Trouble at Fort La Point. Kathleen Ernst. (Middleton, WI: Pleasant Company Publications, American Girl/History Mysteries, 2000)
In 1732, twelve-year-old Suzette hopes her father will win a fur trapping contest so that he can quit being a voyageur and stay with his Ojibwe family year-round.
The Voyageur’s Paddle. Kathy-jo Wargin, illustrations by David Geister. (Chelsea, MI: Sleeping Bear Press, 2007)
Young readers follow a young voyageur on the yearly fur trading cycle from wintering post to Grand Portage, annual rendezvous of the North West Company. You know the illustrations are fabulous!
Voyageurs, A Novel. Margaret Elphinstone. (Edinburgh, New York: Canongate, 2003)
Presented as a manuscript discovered by the author, this is the story of Mark Greenhow, whose sister, Rachel met and married Adam Mackenzie, a Scot associated with the fur trade, then disappeared.
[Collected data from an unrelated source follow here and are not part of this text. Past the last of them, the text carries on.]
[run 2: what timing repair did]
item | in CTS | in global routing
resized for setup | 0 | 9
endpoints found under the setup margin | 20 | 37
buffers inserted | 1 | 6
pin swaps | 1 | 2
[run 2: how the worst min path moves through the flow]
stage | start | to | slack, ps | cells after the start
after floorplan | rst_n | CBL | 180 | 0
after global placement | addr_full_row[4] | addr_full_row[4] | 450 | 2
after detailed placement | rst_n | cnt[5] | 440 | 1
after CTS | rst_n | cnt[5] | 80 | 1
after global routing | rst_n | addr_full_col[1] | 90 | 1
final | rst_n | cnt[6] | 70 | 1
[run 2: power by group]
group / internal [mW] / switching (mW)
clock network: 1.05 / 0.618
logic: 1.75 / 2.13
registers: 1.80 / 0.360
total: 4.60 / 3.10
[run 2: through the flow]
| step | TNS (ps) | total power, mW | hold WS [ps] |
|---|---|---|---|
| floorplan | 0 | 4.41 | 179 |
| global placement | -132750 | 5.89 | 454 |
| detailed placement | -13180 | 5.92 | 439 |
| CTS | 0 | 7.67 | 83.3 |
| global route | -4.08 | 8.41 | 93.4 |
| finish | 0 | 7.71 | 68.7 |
Waters Like the Sky: The Chronicles of an Unlikely Voyageur. Agnes Rajala and Nikki Rajala. (North Star Press of St. Cloud, 2014)
Determined to locate missing brother, thirteen-year-old André joins a brigade bound for the wilderness and a season of trading for furs.
Wintering. William Durbin. (New York: Dell Books for Young Readers, 1999)
In this sequel to The Broken Blade, Pierre La Page, now fourteen, is ready to become a hivernant, to “winter over,” trapping and trading furs with a crew in the north.
With Pipe, Paddle, and Song: A Story of the French-Canadian Voyageurs circa 1750. Elizabeth Yates. (New York: E.P. Dutton, 1968)
A young French-Indian boy leaves his familiar life in Montréal to join a brigade of voyageurs traveling deep into the pays d’en haut.
Wild Ecstasy. Cassie Edwards. (New York: Penguin Books, 1992, reprinted 2016)
Minnesota wilderness, 1824. Beautiful white heroine. Tyrannical father. Handsome, daring Chippewa warrior. Romance fans give it five stars. Enough said.
So, now that your rendezvous gear is packed away for the winter, what’s on your reading list?